Montessori Materials

Classic Montessori materials make learning irresistible! All the materials for each area are arranged invitingly on low, open shelves.

low shelves

The children have easy access to the materials and may choose what they like throughout the entire open work time. They may work for as long as the material holds their interest. When they are finished with each material, they return it to the shelf from which it came.

The Montessori School of Sudbury offers a vast collection of Montessori materials developed by leading international manufacturers. From puzzle maps to trinomial cubes, each piece is meticulously designed according to official Montessori specifications. The materials themselves invite activity. There are bright arrays of solid geometric forms, knobbed puzzle maps, colored beads, metal insets and various specialized rods and blocks.

Montessori materials in the preschool classroom are designed to isolate one quality. For example, the material known as the Pink Tower

is made of ten pink cubes of varying sizes. The child constructs the tower with the largest cube on the bottom and the smallest on top. This material isolates the concept of SIZE. The cubes are all the same color and texture, the only difference size.

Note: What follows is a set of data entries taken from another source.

===== src/rtl/mem_access_if.sv =====
`default_nettype none
// ============================================================================
// Module   : mem_access_if
// Purpose  : Data-memory request/acknowledge bus between the MEM stage
//            (master) and a variable-latency data memory (slave).
// Revision : 1.0  initial release
// ============================================================================
interface mem_access_if #(
  parameter int DSIZE = 32
);
  logic             req;
  logic             we;
  logic [DSIZE-1:0] addr;
  logic [DSIZE-1:0] wdata;
  logic [DSIZE-1:0] rdata;
  logic             ack;

  modport master (output req, we, addr, wdata, input rdata, ack);
  modport slave  (input req, we, addr, wdata, output rdata, ack);
endinterface
`default_nettype wire


===== src/rtl/mem_access_stage.sv =====
`default_nettype none
// ============================================================================
// Module   : mem_access_stage
// Purpose  : MEM pipeline stage. Issues loads/stores over a req/ack bus,
//            stalls upstream while the access is outstanding, emits bubbles
//            to MEM_WB meanwhile, and passes non-memory ops through
//            combinationally.
// Revision : 1.0  initial release
// ============================================================================
module mem_access_stage #(
  parameter int TIMEOUT = 15,
  parameter int DSIZE   = 32,
  parameter int ASIZE   = 5,
  parameter int ISIZE   = 32
) (
  input  wire logic             clk,
  input  wire logic             rst,
  input  wire logic             valid_in,
  input  wire logic [DSIZE-1:0] alu_in,
  input  wire logic [DSIZE-1:0] st_data_in,
  input  wire logic             MemRead_in,
  input  wire logic             MemWrite_in,
  input  wire logic             wen_in,
  input  wire logic [ASIZE-1:0] w_addr_in,
  input  wire logic [ISIZE-1:0] PC_in,
  input  wire logic             jal_in,
  input  wire logic             MemtoReg_in,
  output logic                  stall_out,
  mem_access_if.master          dmem,
  output logic                  mem_err,
  output logic [ISIZE-1:0]      PC_out,
  output logic [DSIZE-1:0]      w_data_out,
  output logic [ASIZE-1:0]      w_addr_out,
  output logic                  wen_out,
  output logic                  jal_out,
  output logic                  MemtoReg_out,
  output logic [DSIZE-1:0]      readMem_out
);

  typedef enum logic [1:0] {
    IDLE = 2'd0,
    WAIT = 2'd1,
    DONE = 2'd2
  } state_t;

  localparam logic [7:0] TO_LAST = 8'(TIMEOUT - 1);

  state_t           state;
  state_t           next_state;
  logic             mem_op;
  logic [7:0]       cnt;

  // Registered bus drive, held stable for the whole WAIT phase
  logic             req_r;
  logic             we_r;
  logic [DSIZE-1:0] addr_r;
  logic [DSIZE-1:0] wdata_r;

  // Instruction bundle captured when the access is issued
  logic [ISIZE-1:0] lat_pc;
  logic [DSIZE-1:0] lat_wdata;
  logic [ASIZE-1:0] lat_waddr;
  logic             lat_wen;
  logic             lat_jal;
  logic             lat_m2r;
  logic             lat_load;
  logic [DSIZE-1:0] lat_rdata;

  assign mem_op     = valid_in & (MemRead_in | MemWrite_in);
  assign dmem.req   = req_r;
  assign dmem.we    = we_r;
  assign dmem.addr  = addr_r;
  assign dmem.wdata = wdata_r;

  // State register
  always_ff @(posedge clk) begin
    if (!rst) state <= IDLE;
    else      state <= next_state;
  end

  // Next state and MEM_WB-facing outputs (bubble unless passing through or finishing)
  always_comb begin
    next_state   = state;
    stall_out    = 1'b0;
    PC_out       = '0;
    w_data_out   = '0;
    w_addr_out   = '0;
    wen_out      = 1'b0;
    jal_out      = 1'b0;
    MemtoReg_out = 1'b0;
    readMem_out  = '0;
    case (state)
      IDLE: begin
        if (mem_op) begin
          stall_out  = 1'b1;
          next_state = WAIT;
        end else begin
          PC_out       = PC_in;
          w_data_out   = alu_in;
          w_addr_out   = w_addr_in;
          wen_out      = wen_in & valid_in;
          jal_out      = jal_in;
          MemtoReg_out = MemtoReg_in;
        end
      end
      WAIT: begin
        stall_out = 1'b1;
        if (dmem.ack || (cnt == TO_LAST)) next_state = DONE;
      end
      DONE: begin
        PC_out       = lat_pc;
        w_data_out   = lat_wdata;
        w_addr_out   = lat_waddr;
        wen_out      = lat_wen;
        jal_out      = lat_jal;
        MemtoReg_out = lat_m2r;
        readMem_out  = lat_rdata;
        next_state   = IDLE;
      end
      default: next_state = IDLE;
    endcase
  end

  // Bus request, timeout counter, error flag and bundle capture
  always_ff @(posedge clk) begin
    if (!rst) begin
      req_r     <= 1'b0;
      we_r      <= 1'b0;
      addr_r    <= '0;
      wdata_r   <= '0;
      cnt       <= '0;
      mem_err   <= 1'b0;
      lat_pc    <= '0;
      lat_wdata <= '0;
      lat_waddr <= '0;
      lat_wen   <= 1'b0;
      lat_jal   <= 1'b0;
      lat_m2r   <= 1'b0;
      lat_load  <= 1'b0;
      lat_rdata <= '0;
    end else begin
      case (state)
        IDLE: begin
          if (mem_op) begin
            req_r     <= 1'b1;
            we_r      <= MemWrite_in;
            addr_r    <= alu_in;
            wdata_r   <= st_data_in;
            cnt       <= '0;
            lat_pc    <= PC_in;
            lat_wdata <= alu_in;
            lat_waddr <= w_addr_in;
            lat_wen   <= wen_in & valid_in;
            lat_jal   <= jal_in;
            lat_m2r   <= MemtoReg_in;
            // Store wins when both read and write are flagged
            lat_load  <= ~MemWrite_in;
            lat_rdata <= '0;
          end
        end
        WAIT: begin
          if (dmem.ack) begin
            req_r <= 1'b0;
            if (lat_load) lat_rdata <= dmem.rdata;
          end else if (cnt == TO_LAST) begin
            // Abort: a load that never returned must not write the register file
            req_r     <= 1'b0;
            mem_err   <= 1'b1;
            lat_rdata <= '0;
            if (lat_load) lat_wen <= 1'b0;
          end else begin
            cnt <= cnt + 8'd1;
          end
        end
        default: ;
      endcase
    end
  end

endmodule
`default_nettype wire


===== src/flat_wrapper.sv =====
// flat-port wrapper written by rule: the top's interface ports become plain ports
module mem_access_stage_flat 
#(
  parameter int TIMEOUT = 15,
  parameter int DSIZE   = 32,
  parameter int ASIZE   = 5,
  parameter int ISIZE   = 32
)
  (clk, rst, valid_in, alu_in, st_data_in, MemRead_in, MemWrite_in, wen_in, w_addr_in, PC_in, jal_in, MemtoReg_in, stall_out, mem_err, PC_out, w_data_out, w_addr_out, wen_out, jal_out, MemtoReg_out, readMem_out, dmem_req, dmem_we, dmem_addr, dmem_wdata, dmem_rdata, dmem_ack);
  mem_access_if #(.DSIZE(DSIZE)) dmem_i ();
  input  wire logic clk;
  input  wire logic rst;
  input  wire logic valid_in;
  input  wire logic [DSIZE-1:0] alu_in;
  input  wire logic [DSIZE-1:0] st_data_in;
  input  wire logic MemRead_in;
  input  wire logic MemWrite_in;
  input  wire logic wen_in;
  input  wire logic [ASIZE-1:0] w_addr_in;
  input  wire logic [ISIZE-1:0] PC_in;
  input  wire logic jal_in;
  input  wire logic MemtoReg_in;
  output logic stall_out;
  output logic mem_err;
  output logic [ISIZE-1:0] PC_out;
  output logic [DSIZE-1:0] w_data_out;
  output logic [ASIZE-1:0] w_addr_out;
  output logic wen_out;
  output logic jal_out;
  output logic MemtoReg_out;
  output logic [DSIZE-1:0] readMem_out;
  output wire logic [$bits(dmem_i.req)-1:0] dmem_req;
  output wire logic [$bits(dmem_i.we)-1:0] dmem_we;
  output wire logic [$bits(dmem_i.addr)-1:0] dmem_addr;
  output wire logic [$bits(dmem_i.wdata)-1:0] dmem_wdata;
  input wire logic [$bits(dmem_i.rdata)-1:0] dmem_rdata;
  input wire logic [$bits(dmem_i.ack)-1:0] dmem_ack;
  assign dmem_req = dmem_i.req;
  assign dmem_we = dmem_i.we;
  assign dmem_addr = dmem_i.addr;
  assign dmem_wdata = dmem_i.wdata;
  assign dmem_i.rdata = dmem_rdata;
  assign dmem_i.ack = dmem_ack;
  mem_access_stage #(.TIMEOUT(TIMEOUT), .DSIZE(DSIZE), .ASIZE(ASIZE), .ISIZE(ISIZE)) u_core (.clk(clk), .rst(rst), .valid_in(valid_in), .alu_in(alu_in), .st_data_in(st_data_in), .MemRead_in(MemRead_in), .MemWrite_in(MemWrite_in), .wen_in(wen_in), .w_addr_in(w_addr_in), .PC_in(PC_in), .jal_in(jal_in), .MemtoReg_in(MemtoReg_in), .stall_out(stall_out), .dmem(dmem_i), .mem_err(mem_err), .PC_out(PC_out), .w_data_out(w_data_out), .w_addr_out(w_addr_out), .wen_out(wen_out), .jal_out(jal_out), .MemtoReg_out(MemtoReg_out), .readMem_out(readMem_out));
endmodule

===== config.mk =====
export PLATFORM = sky130hd
export DESIGN_NAME = mem_access_stage_flat
export DESIGN_NICKNAME = d
export VERILOG_FILES = /design/src/rtl/mem_access_if.sv /design/src/rtl/mem_access_stage.sv /design/src/flat_wrapper.sv
export SDC_FILE = /design/constraint.sdc
export NUM_CORES = 1
export LEC_CHECK = 0
export ABC_AREA = 1
export CAP_MARGIN = 15
export CORE_ASPECT_RATIO = 1.75
export CORE_MARGIN = 1
export CORE_UTILIZATION = 30
export CTS_CLUSTER_DIAMETER = 150
export DETAILED_ROUTE_END_ITERATION = 16
export GPL_TIMING_DRIVEN = 0
export PLACE_DENSITY_LB_ADDON = 0.15
export SLEW_MARGIN = 15
export SYNTH_ARGS = -nofsm -noshare
export SYNTH_HDL_FRONTEND = slang
export SYNTH_SLANG_ARGS = --single-unit

===== constraint.sdc =====
create_clock -name clk -period 2.53 [get_ports clk]
set_input_delay 0.253 -clock clk [delete_from_list [all_inputs] [get_ports clk]]
set_output_delay 0.253 -clock clk [all_outputs]
set_load 0.01 [all_outputs]

==> flow_summary.yaml <==
cells_and_area:
  n_antenna_cell: 0
  fin_nets: 1470
  n_fill_cell: 2329
  drive_gt1_share_pct: 6.273
  mostFrequentLayoutCells: "clkdlybuf4s50_1, nand2_1, dfxtp_1, o21ai_0, a21oi_1"
  final_common_cell: "clkdlybuf4s50_1"
  design_area_um2: 10990
  post-route-util_pct: 49.99
  areaGrowthSynthToFinish_pct: 63.77
timing:
  rsz0062_at_grt: "true"
  max_freq_mhz: 413.1
  hold_violations: 0
  max-slew-margin-rel_pct: 54.91
  setup_ws_ns: 0.1093
  worst_pin_slew_ns: 0.6763
  slew_violations: 0
  setup_violations: 0
  setup_tns_ns: 0
  holdWs_ns: 0.3678
  period_share_pct: 95.68
  fin_skew_ns: 0.005681
  min_period_ns: 2.421
placement:
  hpwlAfterDp_um: 19230
  routabilityCongestion: 0.8140
  pre_cts_ws_ns: -0.3225
  place_area_um2: 10200
  numPortBuffers: 312
logic_synthesis:
  seq_area_frac_synth_pct: 44.75
  synth_area_per_cell_um2: 6.757
  synthDistinctLibCells: 23
  synth_seq_cells: 150
  synth_cells: 993
  syn_area_um2: 6710
  synth_warnings: 0
  synth_fp_nets: 1137
cts:
  cts-root-buf: "clkbuf_16"
  cts_hold_buf: 0
  clk_latency_ns: 0.43
  cts_made_buffers: 17
  cts_max_path_buffers: 2
  cts_tree: "built"
  htree_num_levels: 4
  cts.sinks: 150
  clk_pin_slew_ns: 0.06
worst_setup_path:
  r2r_start: "u_core.state[0]"
  cp-end-kind: "primary output"
  required_ns: 2.28
  cp_max_fo: 10
  r2r_end: "u_core.dmem.addr[0]"
  worst_ep_arrival_time_ns: 2.17
  crit_type: "reg2out"
  reg2regPathDepth: 6
  rrSetupSlack_ns: 0.53
  critPathLaunchType: "flip-flop"
grt:
  grt_pass1_wl_um: 39190
  grt_max_degree: 17
  antenna_found_initial: 0
  grt_pass1_vias: 7263
  grt_use_total_pct: 22.29
  globalRouteOverflowTotal: 0
floorplanning:
  num_rows: 72
  die_h_um: 199.8
  die-area_um2: 22990
  coreArea_um2: 21980
  initial_core_util_pct: 30.53
  die_x_um: 115.1
  io_pins: 314
power_and_ir_drop:
  p_leak_nw: 4.483
  power.density_nw_per_um2: 647.7
  vdd_drop_max_mv: 0.3953
detailed_routing:
  drtIter0Drc: 300
  drtAntennaViolNets: 0
  wl_um: 25480
  vias_per_cell: 4.683
  routedWlPerCell_um: 15.58
  drc: 0
  vias: 7656
  drt_pass1_iterations: 5
run_status:
  status: "finished, final reports clean"
min_path:
  hold_path.class: "in2reg"
  worst_hold_startpoint: "st_data_in[7]"
  min_to: "u_core.dmem.wdata[7]"
  min_path_cells: 3
flow_run:
  drv_cap: 0
## critical path, cell delays in order, from the launching register on
cell and delay [ns]:
dfxtp_1 0.35, inv_1 0.08, nand2_2 0.12, clkbuf_8 0.21, clkbuf_4 0.20, o21ai_0 0.16
clkdlybuf4s50_1 0.62
## where the power goes
| group | leakage, nW | switching [W] | total [W] | internal, W |
|---|---|---|---|---|
| clock | 0.312 | 0.00105 | 0.00285 | 0.00180 |
| combinational | 2.94 | 0.000840 | 0.00162 | 0.000777 |
| sequential | 1.24 | 0.0000818 | 0.00265 | 0.00257 |
| total | 4.48 | 0.00197 | 0.00712 | 0.00515 |
## per-stage QoR
step | power (W) | std cells
after CTS | 0.007215 | 1635
after floorplan | 0.003439 | 993
after detailed placement | 0.004314 | 1601
after global placement | 0.004302 | 1601
after global routing | 0.007473 | 1635
final | 0.007118 | 1635
## timing repair
| action | in CTS | in global routing |
|---|---|---|
| endpoints found under the setup margin | 102 | 69 |
| gates resized for setup | 31 | 33 |
| buffers inserted | 2 | 0 |
| pin swaps | 0 | 0 |
| hold endpoints to repair | 0 | 0 |
| cloned | 0 | 0 |
## synthesized netlist by cell type, drive strengths merged
cell type	instances	area share (%)
a21oi	121	9.0
buf	15	1.2
clkbuf	56	3.1
dfxtp	150	45
ha	2	0.37
inv	122	6.8
nand2	182	10
nand3	81	6.3
nand4	2	0.19
nor2	110	6.5
nor3	1	0.075
o21ai	149	11
or2	1	0.093
xor2	1	0.13
## cell families after synthesis
family,Yosys count,synth area share (%)
buffers and inverters,193,11.17
adder cells (fa/ha/maj),2,0.3729
AO/OA/AOI/OAI,270,20.14
XOR/XNOR,1,0.1305
AND/OR/NAND/NOR,377,23.44
flip-flops,150,44.75
## metal layers
layer / GRT usage (%) / part of all wire [%] / up-vias
li1: - / - / 3848
met1: 24.38 / 39 / 3532
met2: 40.70 / 52 / 234
met3: 5.586 / 5.7 / 42
met4: 8.658 / 2.7 / 0
met5: 0 / 0 / -
## final cells by class
| class | instances | area, um^2 | share of cell area, % |
|---|---|---|---|
| repair buffers | 314 | 3189 | 29.02 |
| flip-flops and latches | 150 | 3004 | 27.34 |
| multi-input cells | 650 | 2968 | 27.01 |
| inverters | 122 | 457.9 | 4.167 |
| clock buffers | 20 | 456.7 | 4.156 |
| well taps | 296 | 370.4 | 3.370 |
| plain buffers | 71 | 342.8 | 3.120 |
| clock inverters | 12 | 200.2 | 1.822 |
## sequential cells by signal, summed over array words and instances, names as in the netlist
register	count
u_core.dmem.addr	32
u_core.dmem.wdata	32
u_core.lat_pc	32
u_core.lat_rdata	32
u_core.cnt	8
u_core.lat_waddr	5
u_core.state	2
u_core.dmem.req	1
u_core.dmem.we	1
u_core.lat_jal	1
u_core.lat_load	1
u_core.lat_m2r	1
u_core.lat_wen	1
u_core.mem_err	1
## worst max path at each step
stage,startpoint,to,slack [ns],cells after the start
2_1_floorplan,u_core.cnt[0],u_core.lat_rdata[20],1.03,10
6_report,u_core.state[0],PC_out[11],0.11,6
4_1_cts,u_core.state[1],PC_out[9],0.03,5
3_3_place_gp,MemWrite_in,PC_out[0],-0.34,8
3_5_place_dp,MemWrite_in,PC_out[0],-0.32,8
5_1_grt,u_core.state[0],PC_out[29],-0.002,5
(Power assumes the default switching activity.)
==> edit (config.mk and constraints unchanged) <==
The 3 states of `state_t` get a one-hot encoding in 3 bits.
--- a/src/rtl/mem_access_stage.sv
+++ b/src/rtl/mem_access_stage.sv
@@ -38,8 +38,8 @@
 );
 
-  typedef enum logic [1:0] {
-    IDLE = 2'd0,
-    WAIT = 2'd1,
-    DONE = 2'd2
+  typedef enum logic [2:0] {
+    IDLE = 3'b001,
+    WAIT = 3'b010,
+    DONE = 3'b100
   } state_t;
 
Formal check against the unedited RTL: same outputs for any inputs over 4 cycles, from zero or initial values and one cycle with rst low; so few cycles prove little.
==> edit against the unedited design <==
- area after synthesis increased by 6.8%
- setup slack got worse by 0.018 ns
- hold slack worse by 0.039 ns
- cell count is 6.7% higher
- design area rose by 4.2%
- power fell by 6.3%
- wire length up 8.6%
- clock power down 12%
- sequential cell count up 1
- fmax shrank 0.75%
- first-iteration DRC count is 13% higher
- largest cell class unchanged
- largest power group is now sequential cells
==> edit: results (changes against the unedited design) <==
| Metric | Value |
|---|---|
| Run status | finished, final reports clean |
| Yosys cell types | 30 (+30%) |
| Setup ws final | 0.09102 ns (-0.01830 ns) |
| Share of final-layout standard cells stronger than drive strength 1 | 0.06940 (+0.006663) |
| Number of gates resized after cts | 39 (+26%) |
| Final Util | 0.4888 (-0.01111) |
| Final estimated routing congestion in global placement | 0.8288 (+1.8%) |
| Count of inverters other than clock inverters in the layout | 47 (-61%) |
| Clock buffer and inverter area fraction after layout | 0.04950 (-0.01028) |
| Worst setup timing slack at the placement stage | -0.5156 ns (-0.1931 ns) |
| Vias per Instance | 4.713 (+0.65%) |
| Met3 routed WL | 1737 microns (+19%) |
| Clock Buffer Count | 22 (+10%) |
| Reg-to-reg setup timing slack | 0.70 ns (+0.17 ns) |
| Worst stage delay on the critical path | 0.53 ns (-0.09 ns) |
| Worst hold path depth | 5 (+2) |
| Final net count | 1572 (+6.9%) |
| End point of the worst hold path | u_core.lat_rdata[0]$_SDFFE_PN0P_ |
| Wl on met1 | 9887 microns (-0.84%) |
| Cells taking the most area after synthesis | sky130_fd_sc_hd__dfxtp_1 (42%), sky130_fd_sc_hd__nor2_1 (15%), sky130_fd_sc_hd__nand3_1 (11%) |
| Average instance area after synthesis | 6.569 sq um (-2.8%) |
| Power Internal | 4.792 mW (-6.9%) |
| Post-synthesis net count | 1235 (+8.6%) |
| Number of global-route vias before repair | 8174 (+13%) |
| Arr. time, crit path | 2.19 ns (+0.02 ns) |
| Origin of the worst min-delay path | dmem_ack |
| Sequential standard cell area | 3024 sq um (+0.67%) |
| Clock latency on the worst-skew pair | 0.45 ns (+0.02 ns) |
| Met2 track utilization from global routing | 0.4541 (+0.04709) |
| Depth of the worst register-to-register path | 8 (+2) |
| Number of DRC markers after the initial detailed-route iteration | 339 (+13%) |
| NonClk Buf Share | 0.3269 (+0.005507) |
| Worst slew margin relative to its limit | 0.6207 (+0.07155) |
| Overall routing resource usage | 0.2261 (+0.003280) |
| Wire length of the first global-routing pass | 42560 microns (+8.6%) |
| Setup skew after layout | 0.007098 ns (+0.001418 ns) |
| Worst setup path startpoint | u_core.state[2]$_SDFFE_PN0P_ |
| Total cell area at the placement stage | 10670 sq um (+4.6%) |
| Proportion of synthesized chip area in sequential cells | 0.4218 (-0.02572) |
[edit: changes by cell type after synthesis, moves of 5 or more]
cell / before / now
sky130_fd_sc_hd__nor2_1: 106 / 288
sky130_fd_sc_hd__o21ai_0: 148 / 99
sky130_fd_sc_hd__o21ai_1: 1 / 11
sky130_fd_sc_hd__buf_2: 8 / 13
sky130_fd_sc_hd__nand2_1: 180 / 162
sky130_fd_sc_hd__a21oi_1: 121 / 40
sky130_fd_sc_hd__clkbuf_1: 56 / 66
sky130_fd_sc_hd__inv_1: 119 / 46
sky130_fd_sc_hd__nand4_1: 2 / 34
sky130_fd_sc_hd__buf_6: 0 / 6
sky130_fd_sc_hd__nand3_1: 79 / 151
[edit: kinds of logic (layout without fill, tap and decap cells)]
group | count (synthesis) | after routing | share of synthesized area
xor+xnor | 1 | 1 | 0.001222
compound gates | 154 | 154 | 0.1086
buf+inv | 139 | 489 | 0.08432
simple gates | 644 | 644 | 0.3806
fa+ha+maj | 2 | 2 | 0.003491
flops | 151 | 151 | 0.4218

Other special Montessori materials isolate different concepts: color tablets for color, geometry materials for form, etc. Another important and unique aspect of Montessori materials is that they are “self-correcting”. If a piece does not fit or is left over, the child easily perceives the error without need for adult “correction”. The child is able to solve problems by himself, building independence, analytical thinking and the satisfaction that comes from true accomplishment. As the child’s exploration continues, the materials interrelate and build upon each other. For example, various relationships can be explored between the “Pink Tower” and the “Broad Stair”, which are based on matching precise dimensions. Even later, in the elementary years, new aspects of some of the same materials unfold. The child may, for instance, return to the “Pink Tower” and discover that the cubes progress incrementally from one cubic centimeter to one cubic decimeter.